No primeiro trimestre de 2013, a Comissão elaborará um plano de ação a fim de definir a via a seguir para aplicação destes princípios.

[1]               COM (2011) 637, tal como aprovada pelas Conclusões do Conselho de 14 de maio de 2012.

[2]               COM (2010) 127 final

[3]               COM (2009) 147 final. Livro Branco - Adaptação às alterações climáticas: para um quadro de ação europeu

[4]               Estratégia da UE de apoio à redução do risco de catástrofes nos países em desenvolvimento COM (2009) 84 de 23 de fevereiro de 2009. Resposta da UE às situações de fragilidade: Intervir em contextos difíceis, em prol do desenvolvimento sustentável, da estabilidade e da paz COM(2007)643 de 25 de outubro de 2007.

[5]               Documento de trabalho dos serviços da Comissão SEC(2012) 102 de 11 de abril de 2012.

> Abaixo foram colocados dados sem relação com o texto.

What follows belongs to an exercise in optimizing a design on an open flow for small area and a short achievable clock period; a production flow would make more cautious choices. Where RTL was checked, it was by simulation tests only, not by an equivalence proof against the original. Power is estimated from default activity; no workload was simulated.

// wfd
module wfd (
    input  wire        clk,
    input  wire        rst,
    input  wire        start,
    input  wire        s_end,
    input  wire        s_valid,
    input  wire [15:0] s_data,
    input  wire [15:0] cfg_vhigh,
    input  wire [15:0] cfg_vlow,
    input  wire        cfg_reverse,
    input  wire        cfg_invert,
    input  wire        cfg_verbose,
    output wire        s_ready,
    output wire        done,
    output wire        err,
    output wire [1:0]  err_code,
    output wire [2:0]  phase,
    output wire        b_valid,
    output wire [7:0]  b_data,
    output wire        sym_valid,
    output wire        sym,
    output wire [15:0] pre_start,
    output wire [15:0] pre_size,
    output wire [15:0] pre_end,
    output wire [15:0] short_dur,
    output wire [15:0] long_dur,
    output wire [15:0] byte_count,
    output wire        diag_sat,
    output wire        start_seen,
    output wire [2:0]  bitcnt,
    output wire [15:0] run
);
For scale: ~190 I/O pins.
Settings: LEC_CHECK=0, CAP_MARGIN=20, CORE_MARGIN=2, CORE_UTILIZATION=40, SLEW_MARGIN=20, BUFFER_PORTS_ARGS=-buffer_cell sky130_fd_sc_hd__buf_2; clock period 12.0 ns.
standard.sh (not shown) runs the stock make flow with config.mk's settings and CLKGATE_MAP_FILE= SYNTH_SCRIPT=/design/flow/synth_recipe.tcl, a recipe that flattens the netlist after the stock synthesis.
==> flow/flow/run.sh <==
#!/bin/bash
# Standard layout (the standard.sh) with two changes to how it is made:
# plain buf_2 cells on the input and output ports (instead of the default
# delay buffers), and timing repair that aims for more setup slack than the
# clock period needs, so that the layout reaches a shorter achieved period.
set -o pipefail
MARGIN=$(cat flow/margin.txt 2>/dev/null || echo 8)
echo 'export BUFFER_PORTS_ARGS = -buffer_cell sky130_fd_sc_hd__buf_2' >> config.mk
bash standard.sh SETUP_SLACK_MARGIN=$MARGIN finish > standard.log 2>&1
==> flow/flow/margin.txt <==
8
Edit:
==> flow/flow/run.sh (replaced) <==
#!/bin/bash
# Standard layout (the standard.sh) with these changes to how it is made:
# - plain buf_2 cells on the input and output ports, instead of the default
#   delay buffers;
# - no mapping of adders to full/half-adder cells before ABC (ADDER_MAP_FILE
#   empty), so ABC maps all of the logic;
# - timing repair that aims for more setup slack than the clock period needs
#   (flow/margin.txt, ns), so that the layout reaches a shorter period.
set -o pipefail
MARGIN=$(cat flow/margin.txt 2>/dev/null || echo 8)
EXTRA=$(cat flow/extra.txt 2>/dev/null || true)
echo 'export BUFFER_PORTS_ARGS = -buffer_cell sky130_fd_sc_hd__buf_2' >> config.mk
bash standard.sh ADDER_MAP_FILE= SETUP_SLACK_MARGIN=$MARGIN $EXTRA finish > standard.log 2>&1
==> flow/flow/margin.txt (replaced) <==
7.5
- ABC_AREA: default -> 1
After rerunning: The new run ran to the end with no violations; maximum frequency grows by 4.4%; synthesized area grows by 0.86%; final area shrinks by 18%; via count grows by 6.3%.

[6]               Alliance globale pour l'Initiative Résilience (Sahel) –                http://europa.eu/rapid/pressReleasesAction.do?reference=IP/12/613&format=HTML&aged=0&language=EN&

[7]               Convenção-Quadro das Nações Unidas sobre Alterações Climáticas, Convenção das Nações Unidas sobre a Diversidade Biológica e Convenção das Nações Unidas de combate à Desertificação

[8]               O âmbito da Aliança abrange a região do Grande Corno: Etiópia, Quénia, Uganda, Somália, Jibuti, bem como o Sudão e o Sudão do Sul. O secretariado é assegurado pela USAID.